Penn erased a 16-point deficit on Friday by running patient offense and using dribble penetration to generate open shots. That crispness disappeared when it mattered most.
Slow starts are killing this team.
Penn would be able to avoid pressure-packed late-game situations if it could just do its work early.
Last Friday, the Quakers spotted Princeton an 11-0 lead before the first media timeout. This time around, Penn let Yale get out to early leads of 12-2 and 26-10.
It’s hard enough to win on the road against a team as good as Yale. Chasing the scoreboard from the opening tip makes it nearly impossible.
Penn showed for long stretches on Friday that it can compete with top-end Ivy teams like Yale. The Quakers, despite their athletic limitations, finished with a plus-six rebounding margin. They got tons of high-quality looks from deep in the half-court.
But they had no margin for error, which made Friday’s late-game mistakes catastrophic.
Sam Brown is a reason to keep watching.
How Penn’s roster will look next season is an open-ended question. Roberts’ decision to hire an NIL agent is a strong indicator he won’t be coming back, given the Ivy League’s institutional attitude towards NIL collectives and other institutionalized approaches to getting players paid.
If Roberts bolts, Penn’s offense will likely flow through Brown. He led all scorers on Friday with 23 points and he displayed the killer instinct characteristic of elite shooters during the two NBA-range threes he canned to give the Quakers genuine hope of an upset.

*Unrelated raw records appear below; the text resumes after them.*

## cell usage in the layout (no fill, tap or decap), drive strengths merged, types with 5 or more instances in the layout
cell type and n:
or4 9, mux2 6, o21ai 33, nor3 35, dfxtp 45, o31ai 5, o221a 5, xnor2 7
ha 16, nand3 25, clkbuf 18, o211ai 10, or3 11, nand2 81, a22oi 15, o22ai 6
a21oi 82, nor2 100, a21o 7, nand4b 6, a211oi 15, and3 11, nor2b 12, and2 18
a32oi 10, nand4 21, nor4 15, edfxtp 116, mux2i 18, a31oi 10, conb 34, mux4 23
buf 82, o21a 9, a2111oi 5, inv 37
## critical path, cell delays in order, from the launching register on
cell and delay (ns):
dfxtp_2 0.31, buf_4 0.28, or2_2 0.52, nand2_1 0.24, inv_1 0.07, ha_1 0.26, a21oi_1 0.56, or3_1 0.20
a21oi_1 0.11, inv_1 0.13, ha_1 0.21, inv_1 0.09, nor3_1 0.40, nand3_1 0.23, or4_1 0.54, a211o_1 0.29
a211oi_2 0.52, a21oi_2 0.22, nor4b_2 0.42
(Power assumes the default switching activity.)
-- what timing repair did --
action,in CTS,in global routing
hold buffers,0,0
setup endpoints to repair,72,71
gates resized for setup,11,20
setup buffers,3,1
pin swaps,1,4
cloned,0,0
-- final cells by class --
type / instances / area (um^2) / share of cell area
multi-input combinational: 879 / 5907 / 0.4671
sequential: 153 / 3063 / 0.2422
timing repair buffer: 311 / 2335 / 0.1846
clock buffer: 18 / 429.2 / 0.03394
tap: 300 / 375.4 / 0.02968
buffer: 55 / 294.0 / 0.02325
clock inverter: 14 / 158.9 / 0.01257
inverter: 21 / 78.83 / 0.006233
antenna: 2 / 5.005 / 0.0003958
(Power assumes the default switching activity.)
**src/sv/slsc_pkg.sv**
```systemverilog
// Shared types and constants for the shell line syntax checker.
// No dependencies; imported by slsc_step and shell_line_syntax_check.
`timescale 1ns / 1ps

package slsc_pkg;

    // character codes
    localparam logic [7:0] CH_EOL  = 8'h00;
    localparam logic [7:0] CH_TAB  = 8'h09;
    localparam logic [7:0] CH_NL   = 8'h0A;
    localparam logic [7:0] CH_SP   = 8'h20;
    localparam logic [7:0] CH_DQ   = 8'h22;
    localparam logic [7:0] CH_SQ   = 8'h27;
    localparam logic [7:0] CH_LT   = 8'h3C;
    localparam logic [7:0] CH_GT   = 8'h3E;
    localparam logic [7:0] CH_PIPE = 8'h7C;

    // open quote
    localparam logic [1:0] Q_NONE   = 2'd0;
    localparam logic [1:0] Q_SINGLE = 2'd1;
    localparam logic [1:0] Q_DOUBLE = 2'd2;

    // redirection run
    localparam logic [1:0] R_NONE = 2'd0;
    localparam logic [1:0] R_IN   = 2'd1;
    localparam logic [1:0] R_OUT  = 2'd2;

    localparam logic [1:0] RUN_MAX = 2'd2;
    localparam logic [1:0] RUN_SAT = 2'd3;

    // verdict codes
    localparam logic [1:0] ERR_NONE  = 2'd0;
    localparam logic [1:0] ERR_QUOTE = 2'd1;
    localparam logic [1:0] ERR_PIPE  = 2'd2;
    localparam logic [1:0] ERR_REDIR = 2'd3;

    typedef struct packed {
        logic [1:0] quote_mode;
        logic       seen_text;
        logic       pipe_wait;
        logic [1:0] redir_kind;
        logic [1:0] redir_count;
        logic       redir_gap;
        logic       pipe_fault;
        logic       redir_fault;
    } t_state;

    typedef struct packed {
        logic       eol;
        logic       line_ok;
        logic [1:0] error_kind;
    } t_verdict;

endpackage

```
**src/sv/shell_line_syntax_check.sv**
```systemverilog
// Shell command line syntax checker, top level.
// Depends on slsc_pkg and slsc_step.
//
// Usage:
//   Input channel (i_in_valid / o_in_stall / i_line_byte) takes one byte of a
//   command line per transfer. A zero byte ends the line. Every other byte
//   only updates the scan state and yields nothing.
//   Output channel (o_out_valid / i_out_stall / o_line_ok / o_error_kind)
//   carries one verdict per line: error_kind 0 none, 1 unclosed quote,
//   2 bad pipe, 3 bad redirection; line_ok is 1 only for kind 0.
// Throughput: one byte per cycle, sustained, including back-to-back lines, while the output is not stalled.
// Path: a terminating byte goes from the input register through the scan logic
//   into the verdict register, where its verdict is shown at the output.
// Stall: while a verdict waits in the output register, ordinary bytes keep
//   flowing; only the next terminating byte is held in the input register,
//   and the input stalls until the verdict is taken.
// Reset (i_rst_n low, synchronous): scan state cleared, both registers empty.
`timescale 1ns / 1ps

module shell_line_syntax_check (
    input  logic       i_clk,
    input  logic       i_rst_n,
    input  logic       i_in_valid,
    output logic       o_in_stall,
    input  logic [7:0] i_line_byte,
    output logic       o_out_valid,
    input  logic       i_out_stall,
    output logic       o_line_ok,
    output logic [1:0] o_error_kind
);
    import slsc_pkg::*;

    logic       r_in_valid;
    logic [7:0] r_in_byte;
    t_state     r_state;
    t_state     n_state;
    t_verdict   verdict;
    logic       r_out_valid;
    logic       r_line_ok;
    logic [1:0] r_error_kind;
    logic       out_free;
    logic       advance;
    logic       in_take;

    slsc_step u_step (
        .i_state   (r_state),
        .i_byte    (r_in_byte),
        .o_next    (n_state),
        .o_verdict (verdict)
    );

    assign out_free   = !r_out_valid || !i_out_stall;
    // a byte leaves the input register unless it is a line end facing a full, stalled output
    assign advance    = r_in_valid && (!verdict.eol || out_free);
    assign o_in_stall = r_in_valid && !advance;
    assign in_take    = i_in_valid && !o_in_stall;

    always_ff @(posedge i_clk) begin
        if (!i_rst_n) begin
            r_in_valid <= 1'b0;
        end else if (in_take) begin
            r_in_valid <= 1'b1;
        end else if (advance) begin
            r_in_valid <= 1'b0;
        end
    end

    always_ff @(posedge i_clk) begin
        if (in_take) begin
            r_in_byte <= i_line_byte;
        end
    end

    always_ff @(posedge i_clk) begin
        if (!i_rst_n) begin
            r_state <= '0;
        end else if (advance) begin
            r_state <= n_state;
        end
    end

    always_ff @(posedge i_clk) begin
        if (!i_rst_n) begin
            r_out_valid <= 1'b0;
        end else if (advance && verdict.eol) begin
            r_out_valid <= 1'b1;
        end else if (!i_out_stall) begin
            r_out_valid <= 1'b0;
        end
    end

    always_ff @(posedge i_clk) begin
        if (advance && verdict.eol) begin
            r_line_ok    <= verdict.line_ok;
            r_error_kind <= verdict.error_kind;
        end
    end

    assign o_out_valid  = r_out_valid;
    assign o_line_ok    = r_line_ok;
    assign o_error_kind = r_error_kind;

    // a fresh verdict comes only from a line end that just left the input register
    a_verdict_from_eol: assert property (@(posedge i_clk) disable iff (!i_rst_n)
        $rose(r_out_valid) |-> $past(r_in_valid && r_in_byte == CH_EOL))
        else $error("verdict without a line end");

    a_ok_matches_kind: assert property (@(posedge i_clk) disable iff (!i_rst_n)
        r_out_valid |-> (r_line_ok == (r_error_kind == ERR_NONE)))
        else $error("line_ok disagrees with error_kind");

    a_state_cleared: assert property (@(posedge i_clk) disable iff (!i_rst_n)
        (advance && verdict.eol) |=> (r_state == '0))
        else $error("scan state not cleared after line end");

    a_run_idle: assert property (@(posedge i_clk) disable iff (!i_rst_n)
        (r_state.redir_kind == R_NONE) |->
            (r_state.redir_count == 2'd0 && !r_state.redir_gap))
        else $error("redirection run fields set with no run open");

    a_no_drop: assert property (@(posedge i_clk) disable iff (!i_rst_n)
        (r_in_valid && !advance) |=> (r_in_valid && $stable(r_in_byte)))
        else $error("held line end lost");

endmodule

```
**src/sv/slsc_step.sv**
```systemverilog
// Next-state and verdict logic for one line byte.
// Depends on slsc_pkg.
`timescale 1ns / 1ps

module slsc_step (
    input  slsc_pkg::t_state   i_state,
    input  logic [7:0]         i_byte,
    output slsc_pkg::t_state   o_next,
    output slsc_pkg::t_verdict o_verdict
);
    import slsc_pkg::*;

    logic       quoted;
    logic       blank;
    logic       pf;
    logic       rf;
    logic [7:0] run_ch;

    assign quoted = (i_state.quote_mode != Q_NONE);
    assign blank  = (i_byte == CH_SP) || (i_byte == CH_TAB) || (i_byte == CH_NL);
    assign run_ch = (i_state.redir_kind == R_IN) ? CH_LT : CH_GT;

    always_comb begin
        o_next               = i_state;
        o_verdict.eol        = 1'b0;
        o_verdict.line_ok    = 1'b0;
        o_verdict.error_kind = ERR_NONE;
        pf                   = i_state.pipe_fault | i_state.pipe_wait;
        rf                   = i_state.redir_fault | (i_state.redir_kind != R_NONE);

        if (i_byte == CH_EOL) begin
            o_verdict.eol = 1'b1;
            if (quoted) begin
                o_verdict.error_kind = ERR_QUOTE;
            end else if (pf) begin
                o_verdict.error_kind = ERR_PIPE;
            end else if (rf) begin
                o_verdict.error_kind = ERR_REDIR;
            end
            o_verdict.line_ok = (o_verdict.error_kind == ERR_NONE);
            o_next = '0;
        end else begin
            // pipe checks
            if (!blank) begin
                if (i_state.pipe_wait) begin
                    if (i_byte == CH_PIPE) begin
                        o_next.pipe_fault = 1'b1;
                    end
                    o_next.pipe_wait = 1'b0;
                end
                if (i_byte == CH_PIPE && !quoted) begin
                    if (!i_state.seen_text) begin
                        o_next.pipe_fault = 1'b1;
                    end
                    o_next.pipe_wait = 1'b1;
                end
                o_next.seen_text = 1'b1;
            end

            // redirection run: extend, gap, close, or open
            if (i_state.redir_kind != R_NONE) begin
                if (i_byte == run_ch && !i_state.redir_gap) begin
                    if (i_state.redir_count != RUN_SAT) begin
                        o_next.redir_count = i_state.redir_count + 2'd1;
                    end
                    if (o_next.redir_count > RUN_MAX) begin
                        o_next.redir_fault = 1'b1;
                    end
                end else if (blank) begin
                    o_next.redir_gap = 1'b1;
                end else begin
                    if (i_byte == CH_PIPE || i_byte == CH_LT || i_byte == CH_GT) begin
                        o_next.redir_fault = 1'b1;
                    end
                    o_next.redir_kind  = R_NONE;
                    o_next.redir_count = 2'd0;
                    o_next.redir_gap   = 1'b0;
                end
            end
            if (o_next.redir_kind == R_NONE && !quoted &&
                (i_byte == CH_LT || i_byte == CH_GT)) begin
                o_next.redir_kind  = (i_byte == CH_LT) ? R_IN : R_OUT;
                o_next.redir_count = 2'd1;
                o_next.redir_gap   = 1'b0;
            end

            // quote tracking
            if (i_byte == CH_SQ || i_byte == CH_DQ) begin
                if (i_state.quote_mode == Q_NONE) begin
                    o_next.quote_mode = (i_byte == CH_SQ) ? Q_SINGLE : Q_DOUBLE;
                end else if (i_state.quote_mode == ((i_byte == CH_SQ) ? Q_SINGLE : Q_DOUBLE)) begin
                    o_next.quote_mode = Q_NONE;
                end
            end
        end
    end

endmodule
```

But if Penn moves on from Steve Donahue at the end of the season, will Brown head for the transfer portal, too? Brown committed to Penn during his junior season at Lower Merion High School in large part due to his close relationship with the Quakers’ head coach.
That’s ultimately a question for March. In the meantime, it’s been nice to see Brown fully turn the page on a disastrous nonconference season. He’s shooting 26-for-54 from deep during Ivy play, which is the third-best mark in the conference.